Provided records:

This design comes from an exercise in tuning for small area, a short achievable clock period and few clock cycles per item on the open sky130 flow, not from production work.
The RTL was checked by simulation tests, not by an equivalence proof against the original design.
Power is estimated from default activity; no workload was simulated.

[flow/config.mk]
export PLATFORM = sky130hd
export DESIGN_NAME = atanh
export DESIGN_NICKNAME = atanh
export VERILOG_FILES = /design/flow/design.v
export SDC_FILE = /design/flow/constraint.sdc
export NUM_CORES = 4
export LEC_CHECK = 0
export ABC_AREA = 1
export CAP_MARGIN = 20
export CORE_MARGIN = 2
export CORE_UTILIZATION = 40
export PLACE_DENSITY = 0.6
export SLEW_MARGIN = 20
[flow/constraint.sdc]
create_clock -name core_clock -period 7.5 [get_ports {clk}]
set_input_delay 1.5000 -clock core_clock [delete_from_list [all_inputs] [get_ports {clk}]]
set_output_delay 1.5000 -clock core_clock [all_outputs]
set_load 0.01 [all_outputs]
[flow/design.v]
module atanh (
  input                     clk,
  input                     rstn,
  input                     trig,
  input  signed       [8:0] tanha,
  output logic              vld,
  output logic signed [8:0] a2_latch
);
  wire        s = tanha[8];
  wire  [7:0] l = tanha[7:0];
  wire  [7:0] below;                          
  assign below[0] = 1'b0;
  genvar i;
  for (i = 1; i < 8; i = i + 1) begin : g_below
    assign below[i] = |l[i-1:0];
  end
  wire  [7:0] m = l ^ ({8{s}} & below);
  wire        z = ~|l;                        
  wire  [0:7] mr = m;                         
  wire  [0:7] gr;                             
  wire  [7:0] g = gr;
  wire  [8:0] a2;
  wire nnew_n17, nnew_n18, nnew_n19, nnew_n20, nnew_n21, nnew_n22, nnew_n23, nnew_n24, nnew_n25, nnew_n26, nnew_n27, nnew_n28, nnew_n29, nnew_n30, nnew_n31, nnew_n32, nnew_n33, nnew_n34, nnew_n35, nnew_n36, nnew_n37, nnew_n38, nnew_n39, nnew_n40, nnew_n41, nnew_n42, nnew_n43, nnew_n44, nnew_n45, nnew_n46, nnew_n47, nnew_n48, nnew_n49, nnew_n50, nnew_n51, nnew_n52, nnew_n53, nnew_n54, nnew_n55, nnew_n56, nnew_n57, nnew_n58, nnew_n59, nnew_n60, nnew_n61, nnew_n62, nnew_n63, nnew_n64, nnew_n65, nnew_n66, nnew_n67, nnew_n68, nnew_n69, nnew_n70, nnew_n71, nnew_n72, nnew_n73, nnew_n74, nnew_n75, nnew_n77, nnew_n78, nnew_n80, nnew_n81, nnew_n82, nnew_n83, nnew_n84, nnew_n85, nnew_n86, nnew_n87, nnew_n88, nnew_n89, nnew_n90, nnew_n92, nnew_n93, nnew_n94, nnew_n95, nnew_n96, nnew_n97, nnew_n98, nnew_n99, nnew_n100, nnew_n101, nnew_n102, nnew_n103, nnew_n104, nnew_n105, nnew_n106, nnew_n107, nnew_n108, nnew_n110, nnew_n111, nnew_n112, nnew_n113, nnew_n114, nnew_n115, nnew_n116, nnew_n117, nnew_n118, nnew_n119, nnew_n120, nnew_n121, nnew_n122, nnew_n123, nnew_n124, nnew_n125, nnew_n126, nnew_n127, nnew_n128, nnew_n129, nnew_n130, nnew_n131, nnew_n132, nnew_n133, nnew_n134, nnew_n135, nnew_n136, nnew_n137, nnew_n138, nnew_n139, nnew_n140, nnew_n141, nnew_n142, nnew_n143, nnew_n144, nnew_n145, nnew_n146, nnew_n147, nnew_n148, nnew_n149, nnew_n150, nnew_n151, nnew_n152, nnew_n153, nnew_n154, nnew_n155, nnew_n156, nnew_n157, nnew_n158, nnew_n159, nnew_n160, nnew_n161, nnew_n162, nnew_n163, nnew_n164, nnew_n165, nnew_n166, nnew_n168, nnew_n169, nnew_n170, nnew_n171, nnew_n172, nnew_n173, nnew_n174, nnew_n175, nnew_n176, nnew_n177, nnew_n178, nnew_n179, nnew_n181, nnew_n182, nnew_n183, nnew_n184, nnew_n185, nnew_n186, nnew_n187, nnew_n188, nnew_n189, nnew_n190, nnew_n191, nnew_n192, nnew_n193, nnew_n194, nnew_n195, nnew_n196, nnew_n197, nnew_n198, nnew_n199, nnew_n200, nnew_n201, nnew_n202, nnew_n203, nnew_n204, nnew_n205, nnew_n206, nnew_n207, nnew_n208, nnew_n209, nnew_n210, nnew_n211, nnew_n212, nnew_n213, nnew_n214, nnew_n215, nnew_n216, nnew_n217, nnew_n218, nnew_n219, nnew_n220, nnew_n221, nnew_n222, nnew_n223, nnew_n224, nnew_n225, nnew_n226, nnew_n227, nnew_n228, nnew_n229, nnew_n230, nnew_n231, nnew_n232, nnew_n233, nnew_n234, nnew_n235, nnew_n236, nnew_n237, nnew_n238, nnew_n239, nnew_n240, nnew_n241, nnew_n242, nnew_n243, nnew_n244, nnew_n245, nnew_n246, nnew_n247, nnew_n248, nnew_n249, nnew_n250, nnew_n251, nnew_n252, nnew_n253, nnew_n254, nnew_n255, nnew_n256, nnew_n257, nnew_n258, nnew_n259, nnew_n261, nnew_n262, nnew_n263, nnew_n264, nnew_n265, nnew_n266, nnew_n267, nnew_n268, nnew_n269, nnew_n270, nnew_n271, nnew_n272, nnew_n273, nnew_n274, nnew_n275, nnew_n276, nnew_n277, nnew_n278, nnew_n279, nnew_n280, nnew_n281, nnew_n282, nnew_n283, nnew_n284, nnew_n285, nnew_n286, nnew_n287, nnew_n288, nnew_n289, nnew_n290, nnew_n291, nnew_n292, nnew_n293, nnew_n294, nnew_n295, nnew_n296;
  assign nnew_n17 = mr[3] & ~mr[4];
  assign nnew_n18 = ~mr[2] & ~nnew_n17;
  assign nnew_n19 = mr[2] & nnew_n17;
  assign nnew_n20 = ~nnew_n18 & ~nnew_n19;
  assign nnew_n21 = ~mr[0] & ~nnew_n20;
  assign nnew_n22 = ~mr[4] & mr[5];
  assign nnew_n23 = mr[6] & nnew_n22;
  assign nnew_n24 = ~mr[4] & ~nnew_n23;
  assign nnew_n25 = ~mr[2] & mr[5];
  assign nnew_n26 = nnew_n24 & ~nnew_n25;
  assign nnew_n27 = mr[4] & ~mr[5];
  assign nnew_n28 = ~mr[6] & nnew_n27;
  assign nnew_n29 = mr[4] & ~nnew_n28;
  assign nnew_n30 = ~nnew_n26 & ~nnew_n29;
  assign nnew_n31 = ~mr[5] & ~mr[7];
  assign nnew_n32 = mr[3] & mr[7];
  assign nnew_n33 = ~nnew_n31 & ~nnew_n32;
  assign nnew_n34 = mr[2] & ~nnew_n33;
  assign nnew_n35 = mr[4] & nnew_n34;
  assign nnew_n36 = ~mr[3] & ~nnew_n35;
  assign nnew_n37 = ~nnew_n30 & nnew_n36;
  assign nnew_n38 = mr[1] & ~nnew_n37;
  assign nnew_n39 = ~mr[3] & nnew_n27;
  assign nnew_n40 = ~nnew_n22 & ~nnew_n39;
  assign nnew_n41 = ~mr[3] & ~mr[4];
  assign nnew_n42 = ~nnew_n40 & ~nnew_n41;
  assign nnew_n43 = ~mr[1] & mr[2];
  assign nnew_n44 = ~nnew_n23 & nnew_n43;
  assign nnew_n45 = ~nnew_n42 & nnew_n44;
  assign nnew_n46 = ~nnew_n38 & ~nnew_n45;
  assign nnew_n47 = mr[7] & nnew_n22;
  assign nnew_n48 = ~nnew_n27 & ~nnew_n47;
  assign nnew_n49 = mr[1] & ~nnew_n48;
  assign nnew_n50 = ~mr[6] & ~nnew_n49;
  assign nnew_n51 = ~mr[2] & ~nnew_n31;
  assign nnew_n52 = mr[2] & ~mr[5];
  assign nnew_n53 = ~nnew_n51 & ~nnew_n52;
  assign nnew_n54 = mr[4] & mr[6];
  assign nnew_n55 = ~nnew_n53 & nnew_n54;
  assign nnew_n56 = mr[3] & ~nnew_n55;
  assign nnew_n57 = ~nnew_n50 & nnew_n56;
  assign nnew_n58 = ~nnew_n46 & ~nnew_n57;
  assign nnew_n59 = ~nnew_n22 & ~nnew_n27;
  assign nnew_n60 = mr[5] & mr[7];
  assign nnew_n61 = nnew_n59 & ~nnew_n60;
  assign nnew_n62 = nnew_n38 & nnew_n61;
  assign nnew_n63 = ~nnew_n58 & ~nnew_n62;
  assign nnew_n64 = nnew_n21 & ~nnew_n63;
  assign nnew_n65 = ~mr[6] & ~mr[7];
  assign nnew_n66 = ~mr[3] & ~nnew_n22;
  assign nnew_n67 = nnew_n65 & nnew_n66;
  assign nnew_n68 = ~mr[4] & nnew_n67;
  assign nnew_n69 = ~nnew_n64 & ~nnew_n68;
  assign nnew_n70 = ~mr[1] & ~mr[2];
  assign nnew_n71 = ~nnew_n69 & nnew_n70;
  assign nnew_n72 = ~mr[0] & ~nnew_n71;
  assign nnew_n73 = mr[2] & ~nnew_n41;
  assign nnew_n74 = mr[0] & ~mr[1];
  assign nnew_n75 = ~nnew_n73 & nnew_n74;
  assign gr[0] = ~nnew_n72 & ~nnew_n75;
  assign nnew_n77 = ~mr[0] & mr[2];
  assign nnew_n78 = mr[1] & nnew_n77;
  assign gr[1] = nnew_n75 | nnew_n78;
  assign nnew_n80 = mr[0] & ~mr[2];
  assign nnew_n81 = mr[1] & nnew_n80;
  assign nnew_n82 = mr[0] & mr[4];
  assign nnew_n83 = ~mr[3] & ~nnew_n82;
  assign nnew_n84 = ~nnew_n21 & nnew_n83;
  assign nnew_n85 = ~mr[1] & ~nnew_n84;
  assign nnew_n86 = ~nnew_n81 & ~nnew_n85;
  assign nnew_n87 = nnew_n69 & ~nnew_n86;
  assign nnew_n88 = ~nnew_n77 & ~nnew_n80;
  assign nnew_n89 = ~nnew_n87 & nnew_n88;
  assign nnew_n90 = nnew_n87 & ~nnew_n88;
  assign gr[2] = nnew_n89 | nnew_n90;
  assign nnew_n92 = ~mr[0] & mr[1];
  assign nnew_n93 = ~nnew_n87 & ~nnew_n92;
  assign nnew_n94 = ~mr[2] & mr[4];
  assign nnew_n95 = ~mr[3] & ~nnew_n94;
  assign nnew_n96 = ~mr[3] & nnew_n80;
  assign nnew_n97 = ~mr[5] & nnew_n96;
  assign nnew_n98 = mr[1] & ~nnew_n97;
  assign nnew_n99 = ~nnew_n64 & nnew_n98;
  assign nnew_n100 = ~nnew_n95 & nnew_n99;
  assign nnew_n101 = nnew_n24 & nnew_n74;
  assign nnew_n102 = mr[7] & nnew_n82;
  assign nnew_n103 = nnew_n70 & ~nnew_n102;
  assign nnew_n104 = ~nnew_n29 & nnew_n103;
  assign nnew_n105 = ~nnew_n101 & ~nnew_n104;
  assign nnew_n106 = mr[3] & ~nnew_n77;
  assign nnew_n107 = nnew_n105 & nnew_n106;
  assign nnew_n108 = ~nnew_n100 & ~nnew_n107;
  assign gr[3] = nnew_n93 | ~nnew_n108;
  assign nnew_n110 = ~mr[6] & nnew_n53;
  assign nnew_n111 = ~gr[3] & nnew_n110;
  assign nnew_n112 = mr[6] & ~mr[7];
  assign nnew_n113 = ~nnew_n70 & ~nnew_n112;
  assign nnew_n114 = mr[5] & ~nnew_n113;
  assign nnew_n115 = mr[6] & mr[7];
  assign nnew_n116 = nnew_n70 & nnew_n115;
  assign nnew_n117 = ~mr[1] & ~nnew_n52;
  assign nnew_n118 = nnew_n65 & ~nnew_n117;
  assign nnew_n119 = ~nnew_n116 & ~nnew_n118;
  assign nnew_n120 = ~mr[4] & ~nnew_n119;
  assign nnew_n121 = ~nnew_n114 & ~nnew_n120;
  assign nnew_n122 = ~mr[3] & ~nnew_n121;
  assign nnew_n123 = nnew_n25 & ~nnew_n65;
  assign nnew_n124 = nnew_n74 & ~nnew_n123;
  assign nnew_n125 = ~nnew_n122 & nnew_n124;
  assign nnew_n126 = ~nnew_n111 & nnew_n125;
  assign nnew_n127 = ~nnew_n54 & nnew_n121;
  assign nnew_n128 = nnew_n96 & nnew_n127;
  assign nnew_n129 = ~nnew_n17 & ~nnew_n47;
  assign nnew_n130 = nnew_n115 & ~nnew_n129;
  assign nnew_n131 = ~nnew_n28 & ~nnew_n67;
  assign nnew_n132 = ~nnew_n42 & nnew_n131;
  assign nnew_n133 = ~nnew_n130 & nnew_n132;
  assign nnew_n134 = nnew_n70 & ~nnew_n133;
  assign nnew_n135 = ~mr[0] & ~nnew_n134;
  assign nnew_n136 = nnew_n63 & nnew_n135;
  assign nnew_n137 = ~nnew_n128 & ~nnew_n136;
  assign nnew_n138 = ~nnew_n126 & nnew_n137;
  assign nnew_n139 = mr[3] & ~mr[5];
  assign nnew_n140 = ~mr[3] & mr[5];
  assign nnew_n141 = ~nnew_n139 & ~nnew_n140;
  assign nnew_n142 = mr[4] & ~nnew_n141;
  assign nnew_n143 = ~nnew_n20 & ~nnew_n142;
  assign nnew_n144 = ~nnew_n27 & ~nnew_n143;
  assign nnew_n145 = ~nnew_n138 & nnew_n144;
  assign nnew_n146 = ~nnew_n43 & ~nnew_n81;
  assign nnew_n147 = nnew_n24 & ~nnew_n146;
  assign nnew_n148 = ~nnew_n85 & ~nnew_n147;
  assign nnew_n149 = nnew_n69 & nnew_n105;
  assign nnew_n150 = nnew_n59 & nnew_n80;
  assign nnew_n151 = mr[3] & nnew_n150;
  assign nnew_n152 = ~mr[3] & ~nnew_n150;
  assign nnew_n153 = ~nnew_n151 & ~nnew_n152;
  assign nnew_n154 = ~nnew_n149 & nnew_n153;
  assign nnew_n155 = ~nnew_n148 & ~nnew_n154;
  assign nnew_n156 = ~nnew_n145 & nnew_n155;
  assign nnew_n157 = nnew_n58 & ~nnew_n59;
  assign nnew_n158 = ~nnew_n65 & ~nnew_n115;
  assign nnew_n159 = nnew_n157 & nnew_n158;
  assign nnew_n160 = ~nnew_n138 & ~nnew_n159;
  assign nnew_n161 = mr[4] & ~nnew_n139;
  assign nnew_n162 = mr[2] & ~nnew_n161;
  assign nnew_n163 = nnew_n94 & ~nnew_n139;
  assign nnew_n164 = ~nnew_n162 & ~nnew_n163;
  assign nnew_n165 = nnew_n160 & nnew_n164;
  assign nnew_n166 = nnew_n99 & ~nnew_n165;
  assign gr[4] = ~nnew_n156 & ~nnew_n166;
  assign nnew_n168 = mr[5] & ~nnew_n54;
  assign nnew_n169 = mr[0] & ~nnew_n168;
  assign nnew_n170 = ~mr[7] & ~nnew_n27;
  assign nnew_n171 = nnew_n169 & nnew_n170;
  assign nnew_n172 = ~mr[3] & nnew_n169;
  assign nnew_n173 = ~nnew_n140 & ~nnew_n169;
  assign nnew_n174 = ~nnew_n158 & ~nnew_n173;
  assign nnew_n175 = ~nnew_n172 & nnew_n174;
  assign nnew_n176 = ~nnew_n171 & ~nnew_n175;
  assign nnew_n177 = mr[2] & mr[7];
  assign nnew_n178 = mr[0] & nnew_n177;
  assign nnew_n179 = ~nnew_n176 & nnew_n178;
  assign gr[5] = ~nnew_n160 | nnew_n179;
  assign nnew_n181 = ~nnew_n78 & nnew_n108;
  assign nnew_n182 = ~nnew_n156 & nnew_n181;
  assign nnew_n183 = ~mr[0] & ~nnew_n59;
  assign nnew_n184 = ~nnew_n141 & nnew_n183;
  assign nnew_n185 = nnew_n33 & ~nnew_n129;
  assign nnew_n186 = nnew_n112 & nnew_n141;
  assign nnew_n187 = nnew_n27 & nnew_n32;
  assign nnew_n188 = ~nnew_n186 & ~nnew_n187;
  assign nnew_n189 = ~nnew_n185 & nnew_n188;
  assign nnew_n190 = ~nnew_n184 & nnew_n189;
  assign nnew_n191 = ~mr[1] & mr[3];
  assign nnew_n192 = ~mr[6] & ~nnew_n191;
  assign nnew_n193 = ~nnew_n190 & nnew_n192;
  assign nnew_n194 = ~nnew_n182 & nnew_n193;
  assign nnew_n195 = mr[3] & mr[5];
  assign nnew_n196 = ~mr[0] & ~nnew_n158;
  assign nnew_n197 = ~nnew_n40 & nnew_n196;
  assign nnew_n198 = nnew_n43 & ~nnew_n197;
  assign nnew_n199 = nnew_n195 & nnew_n198;
  assign nnew_n200 = ~mr[7] & nnew_n70;
  assign nnew_n201 = ~nnew_n195 & nnew_n200;
  assign nnew_n202 = ~nnew_n39 & ~nnew_n201;
  assign nnew_n203 = ~mr[0] & ~nnew_n202;
  assign nnew_n204 = ~nnew_n199 & ~nnew_n203;
  assign nnew_n205 = ~nnew_n194 & nnew_n204;
  assign nnew_n206 = mr[6] & ~nnew_n32;
  assign nnew_n207 = ~nnew_n60 & ~nnew_n206;
  assign nnew_n208 = ~nnew_n22 & ~nnew_n74;
  assign nnew_n209 = ~mr[1] & ~mr[3];
  assign nnew_n210 = mr[0] & ~mr[7];
  assign nnew_n211 = ~nnew_n209 & ~nnew_n210;
  assign nnew_n212 = nnew_n208 & nnew_n211;
  assign nnew_n213 = ~nnew_n34 & nnew_n212;
  assign nnew_n214 = ~nnew_n207 & nnew_n213;
  assign nnew_n215 = nnew_n205 & nnew_n214;
  assign nnew_n216 = ~mr[4] & ~mr[6];
  assign nnew_n217 = ~nnew_n25 & ~nnew_n216;
  assign nnew_n218 = nnew_n127 & nnew_n217;
  assign nnew_n219 = ~nnew_n177 & nnew_n218;
  assign nnew_n220 = ~nnew_n59 & nnew_n209;
  assign nnew_n221 = mr[6] & ~nnew_n220;
  assign nnew_n222 = ~nnew_n219 & ~nnew_n221;
  assign nnew_n223 = ~nnew_n157 & ~nnew_n222;
  assign nnew_n224 = ~nnew_n205 & ~nnew_n223;
  assign nnew_n225 = ~mr[5] & ~nnew_n115;
  assign nnew_n226 = mr[5] & nnew_n115;
  assign nnew_n227 = ~nnew_n225 & ~nnew_n226;
  assign nnew_n228 = ~nnew_n166 & nnew_n227;
  assign nnew_n229 = ~mr[6] & ~nnew_n82;
  assign nnew_n230 = ~mr[3] & ~nnew_n225;
  assign nnew_n231 = ~nnew_n229 & nnew_n230;
  assign nnew_n232 = ~nnew_n184 & ~nnew_n196;
  assign nnew_n233 = ~nnew_n231 & nnew_n232;
  assign nnew_n234 = ~nnew_n223 & nnew_n233;
  assign nnew_n235 = nnew_n59 & nnew_n73;
  assign nnew_n236 = ~mr[2] & nnew_n41;
  assign nnew_n237 = ~nnew_n235 & ~nnew_n236;
  assign nnew_n238 = ~nnew_n210 & ~nnew_n237;
  assign nnew_n239 = mr[0] & ~nnew_n238;
  assign nnew_n240 = nnew_n234 & ~nnew_n239;
  assign nnew_n241 = ~nnew_n138 & ~nnew_n240;
  assign nnew_n242 = nnew_n182 & ~nnew_n241;
  assign nnew_n243 = ~nnew_n228 & nnew_n242;
  assign nnew_n244 = ~mr[7] & nnew_n237;
  assign nnew_n245 = nnew_n234 & nnew_n244;
  assign nnew_n246 = ~mr[1] & nnew_n23;
  assign nnew_n247 = ~mr[0] & ~nnew_n246;
  assign nnew_n248 = ~nnew_n218 & nnew_n247;
  assign nnew_n249 = ~mr[0] & ~nnew_n52;
  assign nnew_n250 = ~mr[1] & ~nnew_n249;
  assign nnew_n251 = mr[3] & ~nnew_n250;
  assign nnew_n252 = ~nnew_n248 & nnew_n251;
  assign nnew_n253 = mr[6] & nnew_n250;
  assign nnew_n254 = ~nnew_n244 & nnew_n253;
  assign nnew_n255 = ~nnew_n238 & nnew_n254;
  assign nnew_n256 = ~nnew_n252 & ~nnew_n255;
  assign nnew_n257 = ~nnew_n245 & nnew_n256;
  assign nnew_n258 = ~nnew_n243 & nnew_n257;
  assign nnew_n259 = ~nnew_n224 & nnew_n258;
  assign gr[6] = nnew_n215 | ~nnew_n259;
  assign nnew_n261 = mr[6] & ~nnew_n142;
  assign nnew_n262 = ~nnew_n137 & nnew_n261;
  assign nnew_n263 = mr[3] & nnew_n210;
  assign nnew_n264 = nnew_n70 & ~nnew_n263;
  assign nnew_n265 = ~nnew_n171 & nnew_n264;
  assign nnew_n266 = mr[4] & nnew_n196;
  assign nnew_n267 = ~mr[0] & ~mr[6];
  assign nnew_n268 = mr[3] & ~nnew_n267;
  assign nnew_n269 = mr[7] & ~nnew_n59;
  assign nnew_n270 = ~nnew_n268 & nnew_n269;
  assign nnew_n271 = ~nnew_n266 & ~nnew_n270;
  assign nnew_n272 = nnew_n265 & nnew_n271;
  assign nnew_n273 = ~nnew_n262 & nnew_n272;
  assign nnew_n274 = ~mr[7] & nnew_n105;
  assign nnew_n275 = ~mr[3] & ~nnew_n274;
  assign nnew_n276 = nnew_n156 & nnew_n275;
  assign nnew_n277 = nnew_n198 & ~nnew_n276;
  assign nnew_n278 = ~nnew_n141 & ~nnew_n158;
  assign nnew_n279 = ~mr[2] & ~nnew_n278;
  assign nnew_n280 = ~nnew_n233 & nnew_n279;
  assign nnew_n281 = nnew_n77 & ~nnew_n189;
  assign nnew_n282 = ~mr[0] & mr[7];
  assign nnew_n283 = nnew_n225 & nnew_n282;
  assign nnew_n284 = mr[1] & ~nnew_n283;
  assign nnew_n285 = nnew_n41 & nnew_n282;
  assign nnew_n286 = ~nnew_n284 & ~nnew_n285;
  assign nnew_n287 = ~nnew_n281 & ~nnew_n286;
  assign nnew_n288 = ~nnew_n280 & nnew_n287;
  assign nnew_n289 = ~nnew_n277 & ~nnew_n288;
  assign nnew_n290 = ~nnew_n138 & ~nnew_n176;
  assign nnew_n291 = ~mr[6] & nnew_n142;
  assign nnew_n292 = ~mr[1] & nnew_n158;
  assign nnew_n293 = ~nnew_n291 & nnew_n292;
  assign nnew_n294 = nnew_n138 & nnew_n293;
  assign nnew_n295 = ~nnew_n290 & ~nnew_n294;
  assign nnew_n296 = ~nnew_n289 & nnew_n295;
  assign gr[7] = ~nnew_n273 & ~nnew_n296;
  wire        zp = z & ~s;
  assign a2 = {s | zp, (g ^ {8{s}}) | {8{zp}}};
  always_ff @(posedge clk or negedge rstn) begin
    if (!rstn) vld <= 1'b0;
    else vld <= trig;
  end
  always_ff @(posedge clk or negedge rstn) begin
    if (!rstn) a2_latch <= 9'd0;
    else if (trig) a2_latch <= a2;
  end
endmodule
[flow/flow/run.sh]
#!/bin/bash
# The standard layout (standard.sh), with three changes that only affect how
# the layout is made:
#  - synthesis uses flow/my_synth.tcl, which is synth_recipe.tcl with the abc
#    mapping script swapped for flow/abc.script (area mapping without abc's
#    own buffering; registers are mapped exactly as in the standard synthesis);
#  - no full/half-adder extraction (ADDER_MAP_FILE empty), so the table logic
#    is mapped as plain gates;
#  - plain buf_2 cells as the port buffers.
export MY_ABC_SCRIPT=$PWD/flow/abc.script
bash standard.sh SYNTH_SCRIPT=$PWD/flow/my_synth.tcl ADDER_MAP_FILE= \
  BUFFER_PORTS_ARGS="-buffer_cell sky130_fd_sc_hd__buf_2" finish > standard.log 2>&1
[flow/flow/abc.script]
strash
dch
map -B 0.9
topo
stime -c
upsize -c
dnsize -c
[flow/flow/my_synth.tcl]
proc synth {args} { yosys synth -nofsm -noshare {*}$args }
proc abc {args} {
  set i [lsearch $args -script]
  if { $i >= 0 && [info exists ::env(MY_ABC_SCRIPT)] } { lset args [expr {$i + 1}] $::env(MY_ABC_SCRIPT) }
  yosys abc {*}$args
}
source $::env(SCRIPTS_DIR)/synth.tcl
# left out here: clear keep_hierarchy, flatten, clean up, hide names made inside functions, write 1_2_yosys.v
[flow/standard.sh]
#!/bin/bash
# synth_recipe.tcl (not shown) runs the flow's synth.tcl, then flattens the netlist and writes it again
# the make line also repeats each setting of config.mk as NAME=value (left out here)
make -C /OpenROAD-flow-scripts/flow DESIGN_CONFIG=/design/flow/config.mk WORK_HOME=/design/flow/orfs CLKGATE_MAP_FILE= SYNTH_SCRIPT=/design/flow/synth_recipe.tcl "${@:-finish}"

Problem: Would you copy, unchanged, the stretch of the records above that begins at the line containing "assign nnew_n197 = ~nnew_n40 & nnew_n196;" and ends at the line containing "assign nnew_n209 = ~mr[1] & ~mr[3];", and only that?

Answer area:
  assign nnew_n197 = ~nnew_n40 & nnew_n196;
  assign nnew_n198 = nnew_n43 & ~nnew_n197;
  assign nnew_n199 = nnew_n195 & nnew_n198;
  assign nnew_n200 = ~mr[7] & nnew_n70;
  assign nnew_n201 = ~nnew_n195 & nnew_n200;
  assign nnew_n202 = ~nnew_n39 & ~nnew_n201;
  assign nnew_n203 = ~mr[0] & ~nnew_n202;
  assign nnew_n204 = ~nnew_n199 & ~nnew_n203;
  assign nnew_n205 = ~nnew_n194 & nnew_n204;
  assign nnew_n206 = mr[6] & ~nnew_n32;
  assign nnew_n207 = ~nnew_n60 & ~nnew_n206;
  assign nnew_n208 = ~nnew_n22 & ~nnew_n74;
  assign nnew_n209 = ~mr[1] & ~mr[3];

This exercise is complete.